* **GOAL OF THE EXERCISE**
For the listing that follows, give again exactly the lines from the one with "synth_seq_cells = 110" to the one with "area_delta_synth_final_pct = 31.7", including both.

* **TASK INPUTS**
==> src/rtl/mul_seq_if.sv <==
// Request/response bundle between the EX-stage pipeline and the sequential multiplier.
// The pipeline side is the master; mul_seq is the slave.
interface mul_seq_if #(
  parameter int WIDTH = 32
);
  logic             start;
  logic             is_signed;
  logic [WIDTH-1:0] op_a;
  logic [WIDTH-1:0] op_b;
  logic             cancel;
  logic             busy;
  logic             done;
  logic [WIDTH-1:0] hi;
  logic [WIDTH-1:0] lo;

  modport master (
    output start, is_signed, op_a, op_b, cancel,
    input  busy, done, hi, lo
  );

  modport slave (
    input  start, is_signed, op_a, op_b, cancel,
    output busy, done, hi, lo
  );
endinterface

==> src/rtl/mul_seq.sv <==
// Multi-cycle shift-add MULT/MULTU controller sharing one external WIDTH-bit adder.
// Signed operands are made positive first and the 2*WIDTH-bit product negated at the end.
module mul_seq #(
  parameter int WIDTH = 32
) (
  input  logic             clk,
  input  logic             resetn,
  mul_seq_if.slave         bus,
  output logic [WIDTH-1:0] add_a,
  output logic [WIDTH-1:0] add_b,
  input  logic [WIDTH-1:0] add_s
);

  localparam int CW = $clog2(WIDTH) + 1;

  typedef enum logic [2:0] {
    IDLE,
    ABS_A,
    ABS_B,
    RUN,
    NEG_LO,
    NEG_HI,
    DONE
  } state_t;

  state_t           state_reg;
  state_t           state_next;
  logic [WIDTH-1:0] mcand_reg;
  logic [WIDTH-1:0] hi_reg;
  logic [WIDTH-1:0] lo_reg;
  logic [CW-1:0]    cnt_reg;
  logic             neg_reg;
  logic             cy_reg;
  logic             sb_reg;
  logic             busy_reg;
  logic             done_reg;

  logic             sa;
  logic             sb;
  logic             carry;
  logic             last_bit;

  assign sa       = bus.is_signed & bus.op_a[WIDTH-1];
  assign sb       = bus.is_signed & bus.op_b[WIDTH-1];
  // The adder has no carry-out; an unsigned wrap shows up as a sum below an operand.
  assign carry    = (add_s < add_a);
  assign last_bit = (cnt_reg == CW'(WIDTH - 1));

  assign bus.busy = busy_reg;
  assign bus.done = done_reg;
  assign bus.hi   = hi_reg;
  assign bus.lo   = lo_reg;

  always_comb begin
    add_a = '0;
    add_b = '0;
    case (state_reg)
      ABS_A: begin
        add_a = ~mcand_reg;
        add_b = WIDTH'(1);
      end
      ABS_B: begin
        add_a = ~lo_reg;
        add_b = WIDTH'(1);
      end
      RUN: begin
        add_a = hi_reg;
        add_b = lo_reg[0] ? mcand_reg : '0;
      end
      NEG_LO: begin
        add_a = ~lo_reg;
        add_b = WIDTH'(1);
      end
      NEG_HI: begin
        add_a = ~hi_reg;
        add_b = {{(WIDTH-1){1'b0}}, cy_reg};
      end
      default: begin
        add_a = '0;
        add_b = '0;
      end
    endcase
  end

  always_comb begin
    state_next = state_reg;
    if (bus.cancel) begin
      state_next = IDLE;
    end else begin
      case (state_reg)
        IDLE: begin
          if (bus.start) begin
            if (sa)      state_next = ABS_A;
            else if (sb) state_next = ABS_B;
            else         state_next = RUN;
          end
        end
        ABS_A:   state_next = sb_reg ? ABS_B : RUN;
        ABS_B:   state_next = RUN;
        RUN: begin
          if (last_bit) state_next = neg_reg ? NEG_LO : DONE;
        end
        NEG_LO:  state_next = NEG_HI;
        NEG_HI:  state_next = DONE;
        DONE:    state_next = IDLE;
        default: state_next = IDLE;
      endcase
    end
  end

  always_ff @(posedge clk or negedge resetn) begin
    if (!resetn) begin
      state_reg <= IDLE;
      mcand_reg <= '0;
      hi_reg    <= '0;
      lo_reg    <= '0;
      cnt_reg   <= '0;
      neg_reg   <= 1'b0;
      cy_reg    <= 1'b0;
      sb_reg    <= 1'b0;
      busy_reg  <= 1'b0;
      done_reg  <= 1'b0;
    end else begin
      state_reg <= state_next;
      busy_reg  <= (state_next != IDLE);
      done_reg  <= (state_next == DONE);
      if (!bus.cancel) begin
        case (state_reg)
          IDLE: begin
            if (bus.start) begin
              mcand_reg <= bus.op_a;
              lo_reg    <= bus.op_b;
              hi_reg    <= '0;
              cnt_reg   <= '0;
              neg_reg   <= sa ^ sb;
              sb_reg    <= sb;
            end
          end
          ABS_A:  mcand_reg <= add_s;
          ABS_B:  lo_reg    <= add_s;
          // Shift the carry and new partial sum into hi while the consumed multiplier bit leaves lo.
          RUN: begin
            hi_reg  <= {carry, add_s[WIDTH-1:1]};
            lo_reg  <= {add_s[0], lo_reg[WIDTH-1:1]};
            cnt_reg <= cnt_reg + CW'(1);
          end
          NEG_LO: begin
            lo_reg <= add_s;
            cy_reg <= (lo_reg == '0);
          end
          NEG_HI: hi_reg <= add_s;
          default: begin
          end
        endcase
      end
    end
  end

endmodule

==> src/flat_wrapper.sv <==
// flat-port wrapper written by rule: the top's interface ports become plain ports
module mul_seq_flat 
#(
  parameter int WIDTH = 32
)
  (clk, resetn, add_a, add_b, add_s, bus_start, bus_is_signed, bus_op_a, bus_op_b, bus_cancel, bus_busy, bus_done, bus_hi, bus_lo);
  mul_seq_if #(.WIDTH(WIDTH)) bus_i ();
  input  logic clk;
  input  logic resetn;
  output logic [WIDTH-1:0] add_a;
  output logic [WIDTH-1:0] add_b;
  input  logic [WIDTH-1:0] add_s;
  input wire logic [$bits(bus_i.start)-1:0] bus_start;
  input wire logic [$bits(bus_i.is_signed)-1:0] bus_is_signed;
  input wire logic [$bits(bus_i.op_a)-1:0] bus_op_a;
  input wire logic [$bits(bus_i.op_b)-1:0] bus_op_b;
  input wire logic [$bits(bus_i.cancel)-1:0] bus_cancel;
  output wire logic [$bits(bus_i.busy)-1:0] bus_busy;
  output wire logic [$bits(bus_i.done)-1:0] bus_done;
  output wire logic [$bits(bus_i.hi)-1:0] bus_hi;
  output wire logic [$bits(bus_i.lo)-1:0] bus_lo;
  assign bus_i.start = bus_start;
  assign bus_i.is_signed = bus_is_signed;
  assign bus_i.op_a = bus_op_a;
  assign bus_i.op_b = bus_op_b;
  assign bus_i.cancel = bus_cancel;
  assign bus_busy = bus_i.busy;
  assign bus_done = bus_i.done;
  assign bus_hi = bus_i.hi;
  assign bus_lo = bus_i.lo;
  mul_seq #(.WIDTH(WIDTH)) u_core (.clk(clk), .resetn(resetn), .bus(bus_i), .add_a(add_a), .add_b(add_b), .add_s(add_s));
endmodule
==> config.mk <==
export PLATFORM = sky130hd
export DESIGN_NAME = mul_seq_flat
export DESIGN_NICKNAME = d
export VERILOG_FILES = /design/src/rtl/mul_seq_if.sv /design/src/rtl/mul_seq.sv /design/src/flat_wrapper.sv
export SDC_FILE = /design/constraint.sdc
export NUM_CORES = 1
export LEC_CHECK = 0
export CAP_MARGIN = 10
export CORE_MARGIN = 2
export CORE_UTILIZATION = 51
export CTS_BUF_LIST = sky130_fd_sc_hd__clkbuf_8
export DETAILED_ROUTE_END_ITERATION = 7
export GPL_ROUTABILITY_DRIVEN = 0
export MAX_ROUTING_LAYER = met4
export PLACE_DENSITY = 0.84
export SLEW_MARGIN = 10
export SYNTH_ARGS = -nofsm -noshare
export SYNTH_HDL_FRONTEND = slang
export SYNTH_SLANG_ARGS = --single-unit
==> constraint.sdc <==
create_clock -name clk -period 3.4 [get_ports clk]
set_input_delay 0.68 -clock clk [delete_from_list [all_inputs] [get_ports clk]]
set_output_delay 0.68 -clock clk [all_outputs]
set_load 0.01 [all_outputs]
==> results.cfg <==
[synth]
async_flop_share_pct = 100
synth_top_area_share_pct = 32.7
synth_area_um2 = 8420
yosys_most_used_dff = dfrtp_1
syn_area_per_cell_um2 = 8.11
yosysUniqueCellTypes = 53
synth_seq_area_share_pct = 32.7
ys_top_cells_by_area = dfrtp_1, nor2_1, o21ai_0
synth-edff-count = 0
synthCells = 1038
yosysWarnings = 0
synth_seq_cells = 110
synth_fp_nets = 1172
synth_top_cell_by_area = dfrtp_1

[timing]
tightest_slew_ns = 1.06
clock_skew_ns = 0.00721
holdWs_ns = 0.240
fin_setup_tns_ns = 0
max-slew-margin-rel_pct = 29.4
timing.final.crit_period_ns = 3.20
fin_crit_sh_pct = 94.2
setup_viol = 0
fmaxAchievable_ghz = 0.312
hold_viol_final = 0
rsz0062_at_grt = no
setup_ws_ns = 0.196
slew_violations = 0

[route]
vias = 8871
antenna_left = 0
viasPerCell = 6.16
wl_per_cell_um = 19.6
drt-pass1-iter-count = 7
route.detailed.drc = 0
routed_wirelength_um = 28200
drt_iter0_markers = 1093

[clock_network]
numCtsBuffers = 9
clk_latency_ns = 0.39
post_cts_buffers = 0
clock-sinks = 110
htree_num_levels = 3
hold_buffers = 0
ctsResizeCount = 0
cts_buffer_depth = 2
cts.clk_slew.worst_paths_ns = 0.11
cts_tree = done
clk_root_buffer_cell = clkbuf_8

[die]
dieWidth_um = 133
ioPinCount = 231
rows = 46
start_util_pct = 52.6
dieHeight_um = 133
core_region_area_um2 = 16000
dieArea_um2 = 17600

[layout]
n_antenna_cell = 0
final_area_um2 = 11100
area_delta_synth_final_pct = 31.7
fin_nets = 1352
drive_above_1_share_pct = 10.2
post-route-util_pct = 69.3
instances_no_fill = 1439

[placed_design]
postPlaceCellArea_um2 = 10900
port_buffers = 230
place_inst = 1423
dp_hpwl_um = 19900
place_ws_ns = 0.376

[global_route]
grt_pass1_wl_um = 45900
grt_usage_pct = 33.1
grt_pass1_vias = 8494
grt-ovfl-total = 0
antenna_found_initial = 0
grt_max_degree = 112

[setup_path]
critPathKind = reg2out
end_kind = primary output
start_kind = flip-flop
rr_endpoint = u_core.bus.hi[31]
timing.rr.start = u_core.state_reg[0]
endpoint = add_a[1]
reg2reg_depth = 10
regToRegSetupSlack_ns = 0.30
cp_max_fo = 18
crit_start = u_core.state_reg[1]
crit_arrival_ns = 2.52
critPathRequiredTime_ns = 2.72

[pwr]
leakage_nw = 4.74
p_total_mw = 5.38
powerDensity_nw_per_um2 = 485
vdd_drop_max_mv = 0.243

[flow_run]
max_cap_violations = 0

[run_status]
status = finished clean

[min_path]
hp-class = in2async
==> metal layers <==
| metal | global-route usage [%] | wire length [µm] | vias up |
|---|---|---|---|
| met1 | 44.5 | 11800 | 4178 |
| met2 | 51.0 | 13000 | 521 |
| met5 | - | 0 | - |
| li1 | - | - | 4097 |
| met4 | 11.8 | 905 | 0 |
| met3 | 5.10 | 2480 | 75 |
==> cell families (layout without fill, tap and decap cells) <==
family                     after synthesis  count (layout)  synth area share (%)
buffers and inverters                  123             308                  7.03
DFF                                    110             110                  32.7
muxes                                   67              67                  8.47
and+or+nand+nor                        365             365                  19.2
xor gates and xnor gates                 5               5                 0.832
AOI/OAI and AO/OA                      335             335                  26.9
adders and majority gates               33              33                  4.90
==> cell usage after synthesis, types with 2 or more instances <==
cell type,instances
nand2_1,115
dfrtp_1,110
o21ai_1,6
a21oi_1,49
mux2_2,34
buf_2,20
mux2i_1,33
a21o_1,36
nor4_1,9
buf_6,7
a22oi_1,31
nand3_1,6
a21oi_2,30
nor2_1,144
and3_1,33
clkbuf_1,44
o211ai_1,2
nor3_1,39
o21ai_0,96
inv_2,2
buf_1,3
xor2_1,2
a2111oi_0,34
ha_1,33
o21a_1,3
o22ai_1,2
inv_1,33
buf_4,14
nand4_1,7
a211oi_1,7
o22a_1,31
a31oi_1,2
==> worst min-delay path by stage <==
| stage | cells after the start | slack, ns | endpoint |
|---|---|---|---|
| finish | 1 | 0.24 | u_core.bus.hi[27] |
| global route | 1 | 0.28 | u_core.bus.hi[27] |
| CTS | 1 | 0.25 | u_core.mcand_reg[26] |
| detailed placement | 2 | 0.50 | u_core.mcand_reg[10] |
| global placement | 2 | 0.49 | u_core.mcand_reg[21] |
| floorplan | 0 | 0.38 | u_core.bus.busy |
==> critical path, cell delays in order (launching register included) <==
cell,delay (ns)
dfrtp_4,0.51
inv_2,0.11
nand2_1,0.18
buf_4,0.28
nor2_1,0.13
a21oi_1,0.05
o22a_1,0.24
inv_1,0.10
clkdlybuf4s50_1,0.54
==> cell type report <==
class / count / area, µm²
clock buffers: 9 / 124
flip-flops and latches: 110 / 2760
fillers: 1302 / 4900
well taps: 216 / 270
multi-input cells: 805 / 5110
repair buffers: 257 / 2630
inverters: 35 / 131
clock inverters: 7 / 66.3
==> power by group <==
group / leakage [nW] / total [mW] / switching (mW) / internal, mW
combinational: 3.30 / 2.51 / 1.22 / 1.30
clock: 0.0924 / 0.821 / 0.485 / 0.336
sequential: 1.35 / 2.05 / 0.433 / 1.62
total: 4.74 / 5.38 / 2.13 / 3.25
==> cell usage in the layout (no fill, tap or decap), types with 6 or more instances in the layout <==
cell	instances
a2111oi_0	34
a211oi_1	7
a21o_1	36
a21oi_1	49
a21oi_2	30
a22oi_1	31
and3_1	33
buf_12	10
buf_4	18
clkbuf_8	9
clkdlybuf4s50_1	229
dfrtp_1	107
ha_1	33
inv_1	34
mux2_2	34
mux2i_1	33
nand2_1	115
nand3_1	6
nand4_1	7
nor2_1	143
nor3_1	38
nor4_1	9
o21ai_0	96
o22a_1	31
(Power assumes the default switching activity.)
--- src/rtl/ffstdp_update.sv ---
// FF-STDP per-synapse weight update: derivative from post count and polarity, scaled by the
// pre count, then a signed saturating add onto the current weight, registered once.
module ffstdp_update #(
    parameter int unsigned PRE_CNT_WIDTH  = 8,
    parameter int unsigned POST_CNT_WIDTH = 7,
    parameter int unsigned WEIGHT_WIDTH   = 8,
    parameter int unsigned GOOD_THR       = 8,
    parameter int unsigned D_SHIFT        = 2,
    parameter int unsigned LR_SHIFT       = 4
) (
    input  logic                           clk,
    input  logic                           rst_n,
    input  logic                           ctrl_tref_event_i,
    input  logic                           is_pos_i,
    input  logic                           is_train_i,
    input  logic [POST_CNT_WIDTH-1:0]      post_spike_cnt_i,
    input  logic [PRE_CNT_WIDTH-1:0]       pre_spike_cnt_i,
    input  logic signed [WEIGHT_WIDTH-1:0] wsyn_curr_i,
    output logic signed [WEIGHT_WIDTH-1:0] wsyn_new_o,
    output logic                           wsyn_ovf_o,
    output logic                           wsyn_valid_o
);

    // Raw derivative holds the threshold difference or the count, shifted, before saturation.
    localparam int unsigned RawW  = POST_CNT_WIDTH + 1 + D_SHIFT;
    localparam int unsigned ProdW = PRE_CNT_WIDTH + WEIGHT_WIDTH;
    localparam int unsigned SumW  = WEIGHT_WIDTH + 1;

    localparam logic [RawW-1:0]  DRawMax   = RawW'((64'd1 << WEIGHT_WIDTH) - 64'd1);
    localparam logic [ProdW-1:0] DeltaMax  = ProdW'((64'd1 << (WEIGHT_WIDTH - 1)) - 64'd1);
    localparam logic [RawW-1:0]  ThrExt    = RawW'(GOOD_THR);

    logic [RawW-1:0]         post_ext;
    logic [RawW-1:0]         d_raw;
    logic [WEIGHT_WIDTH-1:0] d;
    logic [ProdW-1:0]        l_w;
    logic [ProdW-1:0]        mag;
    logic [WEIGHT_WIDTH-1:0] delta;
    logic [SumW-1:0]         delta_s;
    logic [SumW-1:0]         sum;
    logic [WEIGHT_WIDTH-1:0] result;
    logic                    ovf;
    logic                    apply;

    logic [WEIGHT_WIDTH-1:0] wsyn_new_d, wsyn_new_q;
    logic                    wsyn_ovf_d, wsyn_ovf_q;
    logic                    wsyn_valid_d, wsyn_valid_q;

    always_comb begin
        post_ext = RawW'(post_spike_cnt_i);
        d_raw    = '0;
        if (is_pos_i) begin
            if (post_ext < ThrExt) begin
                d_raw = (ThrExt - post_ext) << D_SHIFT;
            end
        end else begin
            d_raw = post_ext << D_SHIFT;
        end
        d = (d_raw > DRawMax) ? '1 : WEIGHT_WIDTH'(d_raw);
    end

    always_comb begin
        l_w   = ProdW'(pre_spike_cnt_i) * ProdW'(d);
        mag   = l_w >> LR_SHIFT;
        delta = (mag > DeltaMax) ? WEIGHT_WIDTH'(DeltaMax) : WEIGHT_WIDTH'(mag);
    end

    // Sum is one bit wider than the weight, so the two top bits disagree exactly on overflow.
    always_comb begin
        delta_s = is_pos_i ? {1'b0, delta} : (~{1'b0, delta} + SumW'(1));
        sum     = {wsyn_curr_i[WEIGHT_WIDTH-1], wsyn_curr_i} + delta_s;
        ovf     = sum[SumW-1] ^ sum[SumW-2];
        result  = sum[WEIGHT_WIDTH-1:0];
        if (ovf) begin
            result = sum[SumW-1] ? {1'b1, {(WEIGHT_WIDTH-1){1'b0}}}
                                 : {1'b0, {(WEIGHT_WIDTH-1){1'b1}}};
        end
    end

    always_comb begin
        apply        = ctrl_tref_event_i & is_train_i;
        wsyn_new_d   = wsyn_curr_i;
        wsyn_ovf_d   = 1'b0;
        wsyn_valid_d = 1'b0;
        if (apply) begin
            wsyn_new_d   = result;
            wsyn_ovf_d   = ovf;
            wsyn_valid_d = 1'b1;
        end
    end

    always_ff @(posedge clk or negedge rst_n) begin
        if (!rst_n) begin
            wsyn_new_q   <= '0;
            wsyn_ovf_q   <= 1'b0;
            wsyn_valid_q <= 1'b0;
        end else begin
            wsyn_new_q   <= wsyn_new_d;
            wsyn_ovf_q   <= wsyn_ovf_d;
            wsyn_valid_q <= wsyn_valid_d;
        end
    end

    assign wsyn_new_o   = wsyn_new_q;
    assign wsyn_ovf_o   = wsyn_ovf_q;
    assign wsyn_valid_o = wsyn_valid_q;

endmodule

* **WRITTEN ANSWER**
synth_seq_cells = 110
synth_fp_nets = 1172
synth_top_cell_by_area = dfrtp_1

[timing]
tightest_slew_ns = 1.06
clock_skew_ns = 0.00721
holdWs_ns = 0.240
fin_setup_tns_ns = 0
max-slew-margin-rel_pct = 29.4
timing.final.crit_period_ns = 3.20
fin_crit_sh_pct = 94.2
setup_viol = 0
fmaxAchievable_ghz = 0.312
hold_viol_final = 0
rsz0062_at_grt = no
setup_ws_ns = 0.196
slew_violations = 0

[route]
vias = 8871
antenna_left = 0
viasPerCell = 6.16
wl_per_cell_um = 19.6
drt-pass1-iter-count = 7
route.detailed.drc = 0
routed_wirelength_um = 28200
drt_iter0_markers = 1093

[clock_network]
numCtsBuffers = 9
clk_latency_ns = 0.39
post_cts_buffers = 0
clock-sinks = 110
htree_num_levels = 3
hold_buffers = 0
ctsResizeCount = 0
cts_buffer_depth = 2
cts.clk_slew.worst_paths_ns = 0.11
cts_tree = done
clk_root_buffer_cell = clkbuf_8

[die]
dieWidth_um = 133
ioPinCount = 231
rows = 46
start_util_pct = 52.6
dieHeight_um = 133
core_region_area_um2 = 16000
dieArea_um2 = 17600

[layout]
n_antenna_cell = 0
final_area_um2 = 11100
area_delta_synth_final_pct = 31.7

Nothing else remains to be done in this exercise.